Hearing loss and diabetes are two of Australia’s most common health concerns and research shows that people living with diabetes are twice as likely to suffer hearing loss as those without the condition.
Diabetes is a condition that affects the body’s ability to produce or use insulin, a hormone which helps balance the levels of sugar in your blood.
Western Sydney is facing a growing health concern due to the increasing prevalence of type 2 diabetes which is at 13 per cent in adults – higher than the state average.
Western Sydney Diabetes is a collaborative initiative led by Western Sydney Local Health District (WSLHD) and Western Sydney Primary Health Network (WentWest), Diabetes Australia and Department of Planning and Environment to address the Western Sydney diabetes hotspot.
Over time, diabetes can damage blood vessels in the heart, kidneys, nerves and can cause hearing loss and permanent vision loss in the eyes.
Donalee Rose, Community Hearing Advisor from Hearing Australia in Westpoint Blacktown, said it is important people living with diabetes understand the risks and long-term implications of hearing loss.
Ms Rose, who provides hearing care, education and information for the Blacktown Local Government Area, said most people are not aware of the significant impact of diabetes on hearing.
“The structure of the inner ear is highly vascularised,” she said.
“Therefore, hearing loss can result from changes to the small blood vessels of the inner ear.
There is evidence that diabetes may lead to the sensorineural hearing loss by damaging the nerves and blood vessels of the inner ear.”
She said the physical and psychological effects of hearing loss can be debilitating.
“It is also critical that hearing loss is not left unmanaged due to the risk of comorbidities,” Ms Rose said.
Interventions are aimed at reducing the effects of the damage and restoring function.
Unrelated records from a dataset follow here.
File: config.mk
export PLATFORM = sky130hd
export DESIGN_NAME = dcache_port_arbiter_flat
export DESIGN_NICKNAME = d
export VERILOG_FILES = /design/src/rtl/dcache_port_arbiter_if.sv /design/src/rtl/dcache_port_arbiter.sv /design/src/flat_wrapper.sv
export SDC_FILE = /design/constraint.sdc
export NUM_CORES = 1
export LEC_CHECK = 0
export ABC_AREA = 1
export ABC_CLOCK_PERIOD_IN_PS = 1970
export BUFFER_PORTS_ARGS = -buffer_cell sky130_fd_sc_hd__buf_2
export CORE_MARGIN = 2
export CORE_UTILIZATION = 48
export DETAILED_ROUTE_END_ITERATION = 8
export GPL_TIMING_DRIVEN = 0
export HOLD_SLACK_MARGIN = 0.02
export PLACE_DENSITY_LB_ADDON = 0.1
export SYNTH_ARGS = -nofsm -noshare
export SYNTH_HDL_FRONTEND = slang
export SYNTH_SLANG_ARGS = --single-unit
export TNS_END_PERCENT = 5
File: constraint.sdc
create_clock -name CLK -period 1.97 [get_ports CLK]
set_clock_uncertainty 0.05 [all_clocks]
set_input_delay 0.0985 -clock CLK [delete_from_list [all_inputs] [get_ports CLK]]
set_output_delay 0.0985 -clock CLK [all_outputs]
set_load 0.01 [all_outputs]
It is very important the brain continues to be stimulated by hearing and understanding words.
Hearing Australia has provided hearing care for 76 years helping Australians re-discover the joy of sound and is the largest provider of government-funded hearing services in Australia.
As a Community Hearing Advisor, Ms Rose liaises with GPs, pharmacists, community groups and sporting organisations to raise awareness of diabetes in the community via free hearing screenings to identify hearing loss and facilitate clinical appointments with audiologists.
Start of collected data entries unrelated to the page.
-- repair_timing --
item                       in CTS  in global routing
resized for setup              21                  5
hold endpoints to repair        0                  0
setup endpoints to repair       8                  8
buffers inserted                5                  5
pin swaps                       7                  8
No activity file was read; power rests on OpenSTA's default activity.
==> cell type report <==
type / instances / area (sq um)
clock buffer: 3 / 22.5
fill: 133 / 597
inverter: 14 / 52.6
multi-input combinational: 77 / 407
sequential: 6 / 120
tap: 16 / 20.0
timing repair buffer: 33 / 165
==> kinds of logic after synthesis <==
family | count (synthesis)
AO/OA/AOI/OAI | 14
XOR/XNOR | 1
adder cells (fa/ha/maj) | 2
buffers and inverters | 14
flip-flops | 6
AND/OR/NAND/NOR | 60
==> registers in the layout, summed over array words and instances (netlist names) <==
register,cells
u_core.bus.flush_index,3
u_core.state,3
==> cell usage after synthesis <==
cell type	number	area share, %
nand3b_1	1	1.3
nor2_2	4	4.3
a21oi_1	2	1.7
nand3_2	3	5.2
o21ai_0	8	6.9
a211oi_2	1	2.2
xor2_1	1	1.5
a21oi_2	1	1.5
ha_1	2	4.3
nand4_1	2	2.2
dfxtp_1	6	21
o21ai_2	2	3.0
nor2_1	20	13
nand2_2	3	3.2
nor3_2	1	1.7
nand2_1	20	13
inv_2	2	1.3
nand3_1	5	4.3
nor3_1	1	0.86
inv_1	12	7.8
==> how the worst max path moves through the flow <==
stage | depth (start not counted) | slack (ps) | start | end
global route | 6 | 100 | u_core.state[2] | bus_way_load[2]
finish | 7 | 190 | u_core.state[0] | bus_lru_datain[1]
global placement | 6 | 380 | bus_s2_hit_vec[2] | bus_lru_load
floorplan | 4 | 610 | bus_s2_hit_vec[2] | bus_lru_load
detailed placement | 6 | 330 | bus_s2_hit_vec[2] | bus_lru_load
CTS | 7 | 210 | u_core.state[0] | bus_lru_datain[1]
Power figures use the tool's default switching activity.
--- src/rtl/regfile_mp.sv ---
// Multi-port integer register file: zero-init sweep after reset, write-port
// forwarding to readers, and a per-register pending scoreboard for hazard stalls.
module regfile_mp #(
  parameter int XLEN      = 32,
  parameter int NREGS     = 32,
  parameter int NRD       = 2,
  parameter int NWR       = 2,
  parameter int ZERO_HARD = 1,
  localparam int AW       = $clog2(NREGS)
) (
  input  logic                 clk,
  input  logic                 rst,
  input  logic [NWR-1:0]       we_i,
  input  logic [NWR*AW-1:0]    waddr_i,
  input  logic [NWR*XLEN-1:0]  wdata_i,
  input  logic [NRD*AW-1:0]    raddr_i,
  output logic [NRD*XLEN-1:0]  rdata_o,
  output logic [NRD-1:0]       rbusy_o,
  input  logic                 issue_i,
  input  logic [AW-1:0]        issue_rd_i,
  output logic                 ready_o
);

  typedef enum logic [0:0] {ST_INIT = 1'b0, ST_RUN = 1'b1} state_t;

  localparam logic [AW:0] CNT_LAST = (AW+1)'(NREGS - 1);

  state_t            state_q, state_d;
  logic [AW:0]       cnt_q, cnt_d;
  logic              ready_q, ready_d;
  logic [NREGS-1:0]  pending_q, pending_d;
  logic [XLEN-1:0]   regs_q [NREGS];
  logic              run_s;
  logic [NWR-1:0]    wr_en_s;
  logic              issue_ok_s;

  assign run_s      = (state_q == ST_RUN);
  assign wr_en_s    = run_s ? we_i : {NWR{1'b0}};
  assign issue_ok_s = run_s && issue_i && ((ZERO_HARD == 0) || (issue_rd_i != {AW{1'b0}}));
  assign ready_o    = ready_q;

  // Sweep FSM next state: INIT zeroes one register per edge, then RUN
  always_comb begin
    state_d = state_q;
    cnt_d   = cnt_q;
    ready_d = ready_q;
    case (state_q)
      ST_INIT: begin
        cnt_d = cnt_q + (AW+1)'(1);
        if (cnt_q == CNT_LAST) begin
          state_d = ST_RUN;
          ready_d = 1'b1;
        end else begin
          ready_d = 1'b0;
        end
      end
      ST_RUN: begin
        ready_d = 1'b1;
      end
      default: begin
        state_d = ST_INIT;
        cnt_d   = '0;
        ready_d = 1'b0;
      end
    endcase
  end

  // Scoreboard next state: writes clear first so a same-cycle issue wins
  always_comb begin
    pending_d = pending_q;
    for (int k = 0; k < NWR; k++) begin
      pending_d[waddr_i[k*AW +: AW]] = pending_d[waddr_i[k*AW +: AW]] & ~wr_en_s[k];
    end
    pending_d[issue_rd_i] = pending_d[issue_rd_i] | issue_ok_s;
  end

  // Control and scoreboard registers with synchronous active-low reset
  always_ff @(posedge clk) begin
    if (!rst) begin
      state_q   <= ST_INIT;
      cnt_q     <= '0;
      ready_q   <= 1'b0;
      pending_q <= '0;
    end else begin
      state_q   <= state_d;
      cnt_q     <= cnt_d;
      ready_q   <= ready_d;
      pending_q <= pending_d;
    end
  end

  // Array storage: sweep zeroing in INIT, port writes in RUN (higher port index lands last)
  always_ff @(posedge clk) begin
    if (rst) begin
      if (state_q == ST_INIT) begin
        regs_q[cnt_q[AW-1:0]] <= '0;
      end else begin
        for (int k = 0; k < NWR; k++) begin
          if (wr_en_s[k] && !((ZERO_HARD != 0) && (waddr_i[k*AW +: AW] == {AW{1'b0}}))) begin
            regs_q[waddr_i[k*AW +: AW]] <= wdata_i[k*XLEN +: XLEN];
          end
        end
      end
    end
  end

  for (genvar j = 0; j < NRD; j++) begin : g_rd
    logic [AW-1:0]   ra_s;
    logic            zero_s;
    logic            hit_s;
    logic [XLEN-1:0] byp_s;

    assign ra_s   = raddr_i[j*AW +: AW];
    assign zero_s = (ZERO_HARD != 0) && (ra_s == {AW{1'b0}});

    // Forwarding select: the highest-index matching write port provides the data
    always_comb begin
      hit_s = 1'b0;
      byp_s = '0;
      for (int k = 0; k < NWR; k++) begin
        hit_s = hit_s | (wr_en_s[k] && (waddr_i[k*AW +: AW] == ra_s));
        byp_s = (wr_en_s[k] && (waddr_i[k*AW +: AW] == ra_s)) ? wdata_i[k*XLEN +: XLEN] : byp_s;
      end
    end

    assign rdata_o[j*XLEN +: XLEN] = (!run_s || zero_s) ? {XLEN{1'b0}} :
                                     hit_s             ? byp_s : regs_q[ra_s];
    assign rbusy_o[j] = run_s && pending_q[ra_s] && !hit_s && !zero_s;
  end

endmodule

--- config.mk ---
export PLATFORM = sky130hd
export DESIGN_NAME = regfile_mp
export DESIGN_NICKNAME = d
export VERILOG_FILES = /design/src/rtl/regfile_mp.sv
export SDC_FILE = /design/constraint.sdc
export NUM_CORES = 2
export LEC_CHECK = 0
export CORE_ASPECT_RATIO = 0.6
export CORE_MARGIN = 2
export CORE_UTILIZATION = 40
export DETAILED_ROUTE_END_ITERATION = 6
export GPL_ROUTABILITY_DRIVEN = 0
export GPL_TIMING_DRIVEN = 1
export PLACE_DENSITY = 0.66
export SLEW_MARGIN = 20
export SYNTH_ARGS = -nofsm -noshare
export SYNTH_HDL_FRONTEND = slang
export SYNTH_SLANG_ARGS = --single-unit
--- constraint.sdc ---
create_clock -name clk -period 5.7 [get_ports clk]
set_input_delay 0.855 -clock clk [delete_from_list [all_inputs] [get_ports clk]]
set_output_delay 0.855 -clock clk [all_outputs]
set_load 0.03 [all_outputs]
==> impl_metrics.env <==
export IMPL_grt_pass1_vias=49900
export IMPL_first_pass_iters=7
export IMPL_reg2reg_slack_ns=1.09
export IMPL_max_cap_violations=0
export IMPL_finalCritPeriodShare=0.900
export IMPL_synthCells=5883
export IMPL_hold_depth=2
export IMPL_setup_viol=0
export IMPL_grt_usage=0.302
export IMPL_place_inst=7735
export IMPL_start_kind="primary input"
export IMPL_grt_pass1_wl_um=358000
export IMPL_setup_tns_ns=0
export IMPL_critPathSlowestCell="or3b_2"
export IMPL_ys_flop_type="edfxtp_1"
export IMPL_ys_seq_area_frac=0.490
export IMPL_fin_hold_ws_ns=0.507
export IMPL_avgSynthCellArea_um2=10.9
export IMPL_end_kind="flop"
export IMPL_cellPowerDensity_nw_per_um2=238
export IMPL_register_area_um2=31500
export IMPL_area_growth_pct=13.4
export IMPL_port_buffers=160
export IMPL_pwr_share_clk=0.406
export IMPL_core_area_um2=159000
export IMPL_cts_buffers=100
export IMPL_fin_ws_ns=0.572
export IMPL_worstReg2RegStart="pending_q[31]"
export IMPL_max_freq_ghz=0.195
export IMPL_violations="DRC"
export IMPL_rsz0062_at_grt="false"
export IMPL_worst_path_max_fanout=24
export IMPL_hold_path_class="flop to flop"
export IMPL_grt_ovfl_total=0
export IMPL_synth_area_um2=64300
export IMPL_p_seq_frac=0.493
export IMPL_power_switching_mw=4.45
export IMPL_crit_chain="clkdlybuf4s50_1 > or3b_2 > o221ai_1 > a221o_2 > o31a_1 > mux2i_1 > a221oi_1 > nand3_1 > nor3_2 > buf_4 > o21ai_0 > a21oi_1 > nor3_4 > a211oi_1"
export IMPL_leakage_nw=21.4
export IMPL_grt_max_degree=65
export IMPL_clockBufferDepth=3
export IMPL_clock_sinks=1063
export IMPL_slowest_delay_ns=0.65
export IMPL_insertion_delay_ns=0.75
export IMPL_dieHeight_um=315
export IMPL_tritoncts="yes"
export IMPL_rows=113
export IMPL_slew_limit_headroom=0.184
export IMPL_worstPathRequired_ns=6.35
export IMPL_worst_pin_slew_ns=1.22
export IMPL_num_vias=53300
export IMPL_cp_buffers_inverters=2
export IMPL_routed_wirelength_um=253000
export IMPL_via_per_inst=6.73
export IMPL_synthesis_nets=5978
export IMPL_drt_iter0_markers=10400
export IMPL_die_area_um2=164000
export IMPL_die_x_um=522
export IMPL_final_area_um2=72900
export IMPL_placed_cell_area_um2=69600
export IMPL_arrival_ns=5.78
export IMPL_hold_path_end="cnt_q[5]"
export IMPL_min_period_ns=5.13
export IMPL_antenna_found_initial=2
export IMPL_ctsResizeCount=0
export IMPL_outcome="finished, violations left"
export IMPL_cts_setup_buffers=0
export IMPL_final_cells=7922
export IMPL_hold_viol=0
export IMPL_power_mw=17.3
export IMPL_cp_top_family="compound AO/OA/AOI/OAI gates"
export IMPL_place_ws_ns=0.136
export IMPL_dp_final_hpwl_um=153000
export IMPL_final_nets=5805
export IMPL_async_flop_share=0
export IMPL_io_pins=161
export IMPL_wl_per_cell_um=31.9
export IMPL_internal_power_mw=12.9
export IMPL_synth_seq_cells=1063
export IMPL_layout_drive_gt1_share=0.193
export IMPL_pwr_share_comb=0.101
export IMPL_post_route_drc_count=22
export IMPL_multi_input_area_um2=30600
export IMPL_swShare=0.257
export IMPL_slew_violations=0
export IMPL_final_util=0.459
export IMPL_crit_type="primary input to flop"
export IMPL_clk_pin_slew_ns=0.07
export IMPL_synth_edf_count=1024
export IMPL_start_util=0.405
export IMPL_antenna_left=0
export IMPL_finalClockSkew_ns=0.0365
export IMPL_synth_warnings=0
export IMPL_synth_distinct_cells=78
export IMPL_r2r_cells=13
export IMPL_fillerInstances=14100
export IMPL_htreeDepth=3
export IMPL_ir_drop_v=0.000234
export IMPL_hold_buffers=0
export IMPL_r2r_end="pending_q[16]"
export IMPL_min_from="cnt_q[5]"
export IMPL_ctsRootBufferMaster="clkbuf_16"
-- power by group through the flow --
stage          Combinational [mW]  Clock [mW]  Sequential [mW]
3_3_place_gp                 1.67           0             8.71
4_1_cts                      1.69        7.02             8.54
3_5_place_dp                 1.68           0             8.71
6_report                     1.74        7.04             8.55
5_1_grt                      1.80        7.32             8.54
2_1_floorplan                1.07           0             8.69
-- cell usage in the layout, fill, tap and decap left out, types with 80 or more instances in the layout --
cell type,n
o21ai_0,1144
nand2_1,1085
edfxtp_1,1024
mux4_2,472
nor2_1,259
a21oi_1,238
mux2i_1,236
buf_4,235
clkdlybuf4s50_1,111
clkbuf_16,102
buf_12,87
a211oi_1,80
-- worst max path at each step --
stage	startpoint	endpoint	slack, ns	cells after the start
2_1_floorplan	raddr_i[5]	rbusy_o[1]	0.42	11
3_3_place_gp	waddr_i[4]	pending_q[16]	0.22	15
3_5_place_dp	waddr_i[4]	pending_q[19]	0.14	15
4_1_cts	raddr_i[7]	rdata_o[50]	0.73	11
5_1_grt	waddr_i[4]	pending_q[16]	0.42	15
6_report	waddr_i[4]	pending_q[16]	0.57	14
-- worst min-delay path, delay by kind of cell (launching register included) --
kind	cells	cell delay (ns)
DFF	1	0.32
AOI/OAI and AO/OA	2	0.15
-- per-layer routing --
| metal | track usage | vias up | wire (µm) |
|---|---|---|---|
| li1 | - | 21900 | - |
| met1 | 0.425 | 25900 | 93900 |
| met2 | 0.424 | 4752 | 104000 |
| met3 | 0.117 | 750 | 44200 |
| met4 | 0.103 | 4 | 10300 |
| met5 | 0.00489 | - | 184 |
-- flip-flops by register name (all words and copies together), names as in the netlist --
register / flops
regs_q: 1024
pending_q: 32
cnt_q: 6
run_s: 1
-- layout make-up --
class                   count  area share
repair buffers            438      0.0642
well taps                2127      0.0365
multi-input cells        4072       0.420
clock inverters            69     0.00875
inverters                  35     0.00180
flip-flops and latches   1063       0.433
clock buffers             117      0.0365
diodes                      1   0.0000343
-- cells in the mapped netlist, types with 10 or more instances --
| cell type | count | share of area |
|---|---|---|
| o21ai_0 | 1144 | 0.089 |
| nand2_1 | 1085 | 0.063 |
| edfxtp_1 | 1024 | 0.48 |
| clkbuf_1 | 588 | 0.034 |
| mux4_2 | 472 | 0.17 |
| nor2_1 | 292 | 0.017 |
| a21oi_1 | 238 | 0.019 |
| mux2i_1 | 236 | 0.037 |
| a211oi_1 | 80 | 0.0093 |
| buf_1 | 77 | 0.0045 |
| o22ai_1 | 67 | 0.0065 |
| mux2_2 | 66 | 0.012 |
| nor3_1 | 51 | 0.0040 |
| dfxtp_1 | 39 | 0.012 |
| o221ai_1 | 38 | 0.0052 |
| inv_1 | 34 | 0.0020 |
| a221oi_1 | 31 | 0.0042 |
| a22oi_1 | 31 | 0.0036 |
| clkbuf_2 | 21 | 0.0016 |
| o211ai_1 | 21 | 0.0025 |
| nand3_1 | 19 | 0.0015 |
| buf_2 | 15 | 0.0012 |
| xor2_1 | 14 | 0.0019 |
| nand2b_1 | 12 | 0.0012 |
| nor2b_1 | 11 | 0.0011 |
| xnor2_1 | 11 | 0.0015 |
| o31a_1 | 10 | 0.0014 |
| o31ai_1 | 10 | 0.0012 |
-- cell families (layout without fill, tap and decap cells) --
logic type,count (synthesis),in the layout,share of synthesized area
buffers and inverters,748,659,0.0454
multiplexers,775,775,0.214
flip-flops,1063,1063,0.490
AND/OR/NAND/NOR,1531,1531,0.0950
AO/OA/AOI/OAI,1740,1740,0.152
adder cells (fa/ha/maj),1,1,0.000195
XOR/XNOR,25,25,0.00341
other,0,1,0
No activity file was read; power rests on OpenSTA's default activity.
Bill Needham of Prospect has had type 2 diabetes for 11 years and met Ms Rose at Myrtle Street Pharmacy, Blacktown for a Pharmacy Hearing Screening and discovered there could be a link between his diabetes and his hearing loss.
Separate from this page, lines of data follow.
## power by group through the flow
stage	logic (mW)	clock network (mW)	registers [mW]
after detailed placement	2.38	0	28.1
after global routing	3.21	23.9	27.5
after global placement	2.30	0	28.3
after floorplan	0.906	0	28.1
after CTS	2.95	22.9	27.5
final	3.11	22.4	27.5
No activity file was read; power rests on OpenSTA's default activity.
==> src/rtl/ifu_fetch_pkg.sv <==
// rtl/ifu_fetch_pkg.sv - shared bus defines, AXI response codes and FSM encoding for ifu_fetch
// Optional feature macro used by ifu_fetch: IFU_RRESP_CHECK_EN
`ifndef IFU_FETCH_DEFINES
`define IFU_FETCH_DEFINES
`define RST_ENABLE 1'b0
`define INST_ADDR_BUS 31:0
`define INST_DATA_BUS 31:0
`endif

package ifu_fetch_pkg;

  localparam logic [31:0] IFU_RESET_PC = 32'h8000_0000;

  localparam logic [1:0] RRESP_OKAY   = 2'b00;
  localparam logic [1:0] RRESP_EXOKAY = 2'b01;
  localparam logic [1:0] RRESP_SLVERR = 2'b10;
  localparam logic [1:0] RRESP_DECERR = 2'b11;

  typedef enum logic [1:0] {
    S_IDLE = 2'd0,
    S_AR   = 2'd1,
    S_R    = 2'd2,
    S_HOLD = 2'd3
  } fetch_state_e;

endpackage

==> src/rtl/ifu_pc.sv <==
// rtl/ifu_pc.sv - fetch PC register with +4 advance, redirect load and squash target latch
module ifu_pc
  import ifu_fetch_pkg::*;
#(
  parameter logic [31:0] RESET_PC = IFU_RESET_PC
) (
  input  logic                  clk,
  input  logic                  rst,
  input  logic                  load,
  input  logic                  advance,
  input  logic                  squash_set,
  input  logic                  squash_done,
  input  logic                  redirect,
  input  logic [`INST_ADDR_BUS] redirect_pc,
  output logic [`INST_ADDR_BUS] pc,
  output logic                  squash
);

  logic [`INST_ADDR_BUS] target;
  logic [`INST_ADDR_BUS] pc_n;

  // A redirect arriving in the same cycle the squashed read completes is the newest target.
  always_comb begin
    pc_n = pc;
    if (load)
      pc_n = redirect_pc;
    else if (squash_done)
      pc_n = redirect ? redirect_pc : target;
    else if (advance)
      pc_n = pc + 32'd4;
  end

  always_ff @(posedge clk or negedge rst) begin
    if (rst == `RST_ENABLE) begin
      pc     <= RESET_PC;
      target <= RESET_PC;
      squash <= 1'b0;
    end else begin
      pc <= pc_n;
      if (squash_set)
        target <= redirect_pc;
      if (squash_done)
        squash <= 1'b0;
      else if (squash_set)
        squash <= 1'b1;
    end
  end

endmodule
“It’s a conversation worth having with your GP,” Ms Rose said.
“People might come in to get their diabetes medication and the GP will take that extra step and send them to me as the patient may not realise their diabetes could be linked to their hearing loss.”
Ms Rose facilitated an appointment with an audiologist who fitted Bill, 76, with hearing devices.
He said it has been a positive, life changing experience and encourages everyone to have an annual hearing screening, especially people who have diabetes which allows for early diagnosis and effective hearing care management.
Residents can contact Donalee Rose at Hearing Australia on (02) 9830 8300 for further hearing care.
Diabetes can be prevented by: Early detection and follow-up, managing blood sugar levels, quitting smoking, controlling blood pressure and cholesterol levels and maintaining a healthy weight.
WSLHD provides several initiatives including community education programs, screening services and support groups for people with diabetes.